From the listing below, copy each line that holds "wdata".

====

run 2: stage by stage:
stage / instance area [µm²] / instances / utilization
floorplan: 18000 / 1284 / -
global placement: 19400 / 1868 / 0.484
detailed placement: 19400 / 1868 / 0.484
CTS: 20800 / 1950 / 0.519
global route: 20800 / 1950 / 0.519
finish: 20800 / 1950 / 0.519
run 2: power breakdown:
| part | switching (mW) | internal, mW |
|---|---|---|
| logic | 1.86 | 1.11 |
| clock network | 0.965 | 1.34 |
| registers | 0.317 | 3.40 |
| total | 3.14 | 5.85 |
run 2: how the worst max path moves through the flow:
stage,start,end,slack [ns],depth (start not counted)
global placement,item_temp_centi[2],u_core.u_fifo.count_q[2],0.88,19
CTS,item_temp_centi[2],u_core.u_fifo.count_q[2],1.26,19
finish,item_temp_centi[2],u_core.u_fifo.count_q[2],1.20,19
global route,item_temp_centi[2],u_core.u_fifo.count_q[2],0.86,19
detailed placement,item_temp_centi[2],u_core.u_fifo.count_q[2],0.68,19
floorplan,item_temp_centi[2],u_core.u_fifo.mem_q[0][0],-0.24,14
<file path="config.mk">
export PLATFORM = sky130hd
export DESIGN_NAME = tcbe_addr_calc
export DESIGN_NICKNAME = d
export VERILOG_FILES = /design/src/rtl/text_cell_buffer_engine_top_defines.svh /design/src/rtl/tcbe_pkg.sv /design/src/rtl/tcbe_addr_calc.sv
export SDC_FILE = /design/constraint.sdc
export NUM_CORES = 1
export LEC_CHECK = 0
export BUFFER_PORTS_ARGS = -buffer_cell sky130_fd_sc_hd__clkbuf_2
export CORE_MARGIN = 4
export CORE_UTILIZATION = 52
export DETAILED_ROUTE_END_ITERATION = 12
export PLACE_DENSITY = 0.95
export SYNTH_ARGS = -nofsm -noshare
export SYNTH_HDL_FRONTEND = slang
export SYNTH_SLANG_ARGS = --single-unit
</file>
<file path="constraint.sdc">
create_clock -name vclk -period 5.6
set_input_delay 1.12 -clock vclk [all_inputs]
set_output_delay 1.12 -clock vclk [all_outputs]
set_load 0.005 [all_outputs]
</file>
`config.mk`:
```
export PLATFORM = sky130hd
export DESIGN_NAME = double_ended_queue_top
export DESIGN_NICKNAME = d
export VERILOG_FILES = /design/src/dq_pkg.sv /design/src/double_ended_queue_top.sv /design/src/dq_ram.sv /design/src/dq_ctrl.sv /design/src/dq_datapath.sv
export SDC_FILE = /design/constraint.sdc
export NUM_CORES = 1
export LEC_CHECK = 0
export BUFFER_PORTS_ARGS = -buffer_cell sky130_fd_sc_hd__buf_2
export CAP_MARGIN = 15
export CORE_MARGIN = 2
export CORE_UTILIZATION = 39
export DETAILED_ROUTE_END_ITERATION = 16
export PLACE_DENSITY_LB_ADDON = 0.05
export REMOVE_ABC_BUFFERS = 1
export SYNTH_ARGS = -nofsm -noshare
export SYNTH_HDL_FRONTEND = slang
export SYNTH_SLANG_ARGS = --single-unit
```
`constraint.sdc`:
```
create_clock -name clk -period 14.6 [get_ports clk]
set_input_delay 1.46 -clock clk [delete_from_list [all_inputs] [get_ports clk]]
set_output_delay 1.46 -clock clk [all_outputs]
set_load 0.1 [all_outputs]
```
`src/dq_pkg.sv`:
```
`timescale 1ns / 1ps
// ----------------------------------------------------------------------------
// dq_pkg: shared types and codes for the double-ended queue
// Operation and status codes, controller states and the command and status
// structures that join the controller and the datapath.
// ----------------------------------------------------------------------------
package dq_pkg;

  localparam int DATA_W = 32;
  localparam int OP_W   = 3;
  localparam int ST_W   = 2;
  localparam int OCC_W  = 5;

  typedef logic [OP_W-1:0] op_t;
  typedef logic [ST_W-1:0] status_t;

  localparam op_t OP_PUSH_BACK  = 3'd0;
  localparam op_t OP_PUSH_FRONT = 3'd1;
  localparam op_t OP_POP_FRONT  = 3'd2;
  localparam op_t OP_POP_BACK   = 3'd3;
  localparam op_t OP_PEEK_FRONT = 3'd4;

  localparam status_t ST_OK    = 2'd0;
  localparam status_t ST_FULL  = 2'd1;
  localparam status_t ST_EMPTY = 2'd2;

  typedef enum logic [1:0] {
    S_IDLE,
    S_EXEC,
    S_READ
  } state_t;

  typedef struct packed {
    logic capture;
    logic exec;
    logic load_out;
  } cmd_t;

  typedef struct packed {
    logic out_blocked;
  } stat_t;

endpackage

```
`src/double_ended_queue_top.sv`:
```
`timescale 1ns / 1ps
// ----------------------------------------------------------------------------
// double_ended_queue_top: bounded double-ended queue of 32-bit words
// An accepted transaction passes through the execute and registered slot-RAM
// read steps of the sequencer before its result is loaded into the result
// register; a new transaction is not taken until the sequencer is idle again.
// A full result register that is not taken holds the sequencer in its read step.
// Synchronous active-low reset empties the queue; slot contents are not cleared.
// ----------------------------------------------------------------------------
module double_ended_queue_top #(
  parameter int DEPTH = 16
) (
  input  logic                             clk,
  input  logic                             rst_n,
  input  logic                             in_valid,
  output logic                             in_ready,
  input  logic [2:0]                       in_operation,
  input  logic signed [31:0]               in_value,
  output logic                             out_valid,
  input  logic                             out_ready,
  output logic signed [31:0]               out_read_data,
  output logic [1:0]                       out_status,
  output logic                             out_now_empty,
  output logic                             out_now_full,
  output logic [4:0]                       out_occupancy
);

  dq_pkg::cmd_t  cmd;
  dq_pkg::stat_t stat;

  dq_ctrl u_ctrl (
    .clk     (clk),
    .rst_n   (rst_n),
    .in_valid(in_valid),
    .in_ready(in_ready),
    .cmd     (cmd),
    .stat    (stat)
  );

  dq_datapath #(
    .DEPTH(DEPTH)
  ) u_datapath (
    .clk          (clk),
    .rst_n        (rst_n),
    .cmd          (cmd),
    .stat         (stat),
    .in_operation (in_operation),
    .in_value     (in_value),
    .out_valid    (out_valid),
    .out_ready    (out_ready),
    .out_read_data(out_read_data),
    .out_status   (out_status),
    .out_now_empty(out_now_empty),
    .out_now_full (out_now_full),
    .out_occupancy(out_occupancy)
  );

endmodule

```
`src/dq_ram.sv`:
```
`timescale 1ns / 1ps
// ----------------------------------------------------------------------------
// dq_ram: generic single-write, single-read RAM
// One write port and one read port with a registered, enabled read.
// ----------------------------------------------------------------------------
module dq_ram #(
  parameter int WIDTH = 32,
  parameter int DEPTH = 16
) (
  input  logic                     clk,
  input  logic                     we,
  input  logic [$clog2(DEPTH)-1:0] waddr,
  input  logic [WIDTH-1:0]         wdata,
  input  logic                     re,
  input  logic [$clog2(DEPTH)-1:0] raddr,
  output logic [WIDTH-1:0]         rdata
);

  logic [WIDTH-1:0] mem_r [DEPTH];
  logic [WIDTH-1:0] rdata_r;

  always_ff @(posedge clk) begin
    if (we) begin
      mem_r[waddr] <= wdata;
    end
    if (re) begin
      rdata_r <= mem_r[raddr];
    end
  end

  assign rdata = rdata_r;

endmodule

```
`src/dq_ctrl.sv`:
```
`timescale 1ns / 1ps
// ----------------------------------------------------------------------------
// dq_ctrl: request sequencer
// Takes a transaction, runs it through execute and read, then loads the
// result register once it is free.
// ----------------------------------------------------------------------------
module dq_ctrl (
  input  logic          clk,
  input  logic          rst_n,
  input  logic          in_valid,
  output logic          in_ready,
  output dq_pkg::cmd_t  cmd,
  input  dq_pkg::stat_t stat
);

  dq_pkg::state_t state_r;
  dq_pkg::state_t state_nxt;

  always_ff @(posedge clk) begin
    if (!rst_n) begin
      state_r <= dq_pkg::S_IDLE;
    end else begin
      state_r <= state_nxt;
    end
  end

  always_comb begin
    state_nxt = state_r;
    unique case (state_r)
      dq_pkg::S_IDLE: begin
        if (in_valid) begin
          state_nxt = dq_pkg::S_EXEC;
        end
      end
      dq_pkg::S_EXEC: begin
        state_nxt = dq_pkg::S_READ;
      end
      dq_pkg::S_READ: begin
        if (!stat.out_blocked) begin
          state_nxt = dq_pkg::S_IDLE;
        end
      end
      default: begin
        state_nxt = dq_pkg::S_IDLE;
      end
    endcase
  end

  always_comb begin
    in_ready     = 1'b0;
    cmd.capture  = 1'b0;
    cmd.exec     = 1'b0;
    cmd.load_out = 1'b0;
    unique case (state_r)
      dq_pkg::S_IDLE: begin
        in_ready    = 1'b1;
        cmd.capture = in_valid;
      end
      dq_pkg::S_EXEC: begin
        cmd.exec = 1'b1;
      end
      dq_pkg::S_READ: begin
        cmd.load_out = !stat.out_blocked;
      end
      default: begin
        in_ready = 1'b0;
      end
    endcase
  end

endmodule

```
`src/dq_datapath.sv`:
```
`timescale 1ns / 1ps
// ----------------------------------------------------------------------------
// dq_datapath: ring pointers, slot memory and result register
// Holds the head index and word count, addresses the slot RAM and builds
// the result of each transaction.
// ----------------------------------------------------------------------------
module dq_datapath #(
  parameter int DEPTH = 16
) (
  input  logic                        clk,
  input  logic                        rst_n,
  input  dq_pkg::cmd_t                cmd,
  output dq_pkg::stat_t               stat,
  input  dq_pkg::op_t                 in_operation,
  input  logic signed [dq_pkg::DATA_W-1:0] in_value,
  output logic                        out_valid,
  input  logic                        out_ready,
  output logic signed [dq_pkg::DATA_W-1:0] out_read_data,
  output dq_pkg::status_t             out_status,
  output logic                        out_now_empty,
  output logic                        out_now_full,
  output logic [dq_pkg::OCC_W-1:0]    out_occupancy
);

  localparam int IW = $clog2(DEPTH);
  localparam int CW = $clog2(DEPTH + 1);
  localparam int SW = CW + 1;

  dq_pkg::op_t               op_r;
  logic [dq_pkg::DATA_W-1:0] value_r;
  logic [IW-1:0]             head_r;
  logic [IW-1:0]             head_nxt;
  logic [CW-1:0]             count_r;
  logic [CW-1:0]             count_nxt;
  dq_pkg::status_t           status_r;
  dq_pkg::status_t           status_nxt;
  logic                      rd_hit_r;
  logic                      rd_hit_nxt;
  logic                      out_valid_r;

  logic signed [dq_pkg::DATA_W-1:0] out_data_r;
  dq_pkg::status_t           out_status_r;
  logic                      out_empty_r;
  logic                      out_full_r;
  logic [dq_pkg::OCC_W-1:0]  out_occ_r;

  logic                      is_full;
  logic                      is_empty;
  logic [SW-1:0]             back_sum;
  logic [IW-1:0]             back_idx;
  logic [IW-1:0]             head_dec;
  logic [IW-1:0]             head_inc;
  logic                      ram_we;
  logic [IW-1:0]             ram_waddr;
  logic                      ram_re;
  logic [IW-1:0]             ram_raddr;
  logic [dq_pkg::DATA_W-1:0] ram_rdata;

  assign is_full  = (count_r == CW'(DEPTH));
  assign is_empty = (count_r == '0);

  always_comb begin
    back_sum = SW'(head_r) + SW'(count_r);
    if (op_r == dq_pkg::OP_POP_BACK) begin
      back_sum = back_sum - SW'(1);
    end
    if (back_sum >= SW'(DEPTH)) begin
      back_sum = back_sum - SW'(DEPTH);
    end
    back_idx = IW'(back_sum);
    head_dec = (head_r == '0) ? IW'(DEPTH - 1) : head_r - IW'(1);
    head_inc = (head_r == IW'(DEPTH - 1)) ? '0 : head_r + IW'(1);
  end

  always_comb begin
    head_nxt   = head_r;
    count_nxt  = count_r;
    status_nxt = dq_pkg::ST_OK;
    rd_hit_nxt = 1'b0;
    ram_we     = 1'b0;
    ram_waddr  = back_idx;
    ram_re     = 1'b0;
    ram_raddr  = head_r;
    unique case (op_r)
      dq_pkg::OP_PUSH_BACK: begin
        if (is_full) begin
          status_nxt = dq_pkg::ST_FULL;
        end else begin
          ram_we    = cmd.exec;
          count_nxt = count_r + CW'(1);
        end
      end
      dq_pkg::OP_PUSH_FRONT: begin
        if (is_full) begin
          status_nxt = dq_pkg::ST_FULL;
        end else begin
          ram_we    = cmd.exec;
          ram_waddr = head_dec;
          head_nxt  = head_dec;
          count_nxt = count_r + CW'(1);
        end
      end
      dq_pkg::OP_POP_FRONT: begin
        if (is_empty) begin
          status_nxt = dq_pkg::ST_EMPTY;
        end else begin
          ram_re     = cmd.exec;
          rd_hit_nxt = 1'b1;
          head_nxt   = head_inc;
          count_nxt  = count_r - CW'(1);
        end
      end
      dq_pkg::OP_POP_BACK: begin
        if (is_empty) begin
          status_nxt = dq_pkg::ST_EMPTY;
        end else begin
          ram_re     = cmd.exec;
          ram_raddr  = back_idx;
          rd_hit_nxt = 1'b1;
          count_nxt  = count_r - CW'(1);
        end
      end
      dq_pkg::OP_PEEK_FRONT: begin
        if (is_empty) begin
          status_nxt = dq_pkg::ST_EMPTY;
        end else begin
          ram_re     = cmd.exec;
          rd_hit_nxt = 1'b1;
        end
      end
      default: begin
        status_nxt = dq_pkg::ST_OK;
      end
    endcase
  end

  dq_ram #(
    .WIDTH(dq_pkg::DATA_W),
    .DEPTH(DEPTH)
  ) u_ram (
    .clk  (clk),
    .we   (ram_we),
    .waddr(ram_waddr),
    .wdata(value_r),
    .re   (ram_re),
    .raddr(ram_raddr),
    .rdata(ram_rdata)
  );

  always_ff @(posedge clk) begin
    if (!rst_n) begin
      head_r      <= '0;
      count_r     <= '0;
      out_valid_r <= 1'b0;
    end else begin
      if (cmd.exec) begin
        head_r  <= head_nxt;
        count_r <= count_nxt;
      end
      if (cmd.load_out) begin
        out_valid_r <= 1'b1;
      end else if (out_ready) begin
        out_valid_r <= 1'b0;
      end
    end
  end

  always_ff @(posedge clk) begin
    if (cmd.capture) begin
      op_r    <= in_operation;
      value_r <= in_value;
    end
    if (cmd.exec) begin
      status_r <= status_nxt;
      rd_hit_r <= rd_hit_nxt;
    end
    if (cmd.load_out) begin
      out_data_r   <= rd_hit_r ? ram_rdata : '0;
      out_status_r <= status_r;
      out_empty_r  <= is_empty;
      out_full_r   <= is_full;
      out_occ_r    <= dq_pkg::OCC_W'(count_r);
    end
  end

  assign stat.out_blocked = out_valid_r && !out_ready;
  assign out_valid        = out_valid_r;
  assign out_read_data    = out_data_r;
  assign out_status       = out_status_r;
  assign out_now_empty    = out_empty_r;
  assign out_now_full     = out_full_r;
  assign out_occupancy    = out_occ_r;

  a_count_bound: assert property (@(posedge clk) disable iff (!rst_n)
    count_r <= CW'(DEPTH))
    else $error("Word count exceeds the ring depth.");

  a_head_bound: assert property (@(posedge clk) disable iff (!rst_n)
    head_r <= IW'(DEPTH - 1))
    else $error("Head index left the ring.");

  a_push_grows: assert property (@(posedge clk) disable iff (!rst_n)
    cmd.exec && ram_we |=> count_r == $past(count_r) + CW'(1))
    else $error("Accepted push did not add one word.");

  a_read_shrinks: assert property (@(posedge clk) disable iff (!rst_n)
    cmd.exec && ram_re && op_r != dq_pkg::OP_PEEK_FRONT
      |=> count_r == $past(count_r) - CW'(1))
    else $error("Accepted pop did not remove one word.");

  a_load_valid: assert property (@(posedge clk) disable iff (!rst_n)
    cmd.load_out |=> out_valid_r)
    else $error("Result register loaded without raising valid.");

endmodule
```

====

* **SOLUTION TO THE EXERCISE**
  input  logic [WIDTH-1:0]         wdata,
      mem_r[waddr] <= wdata;
    .wdata(value_r),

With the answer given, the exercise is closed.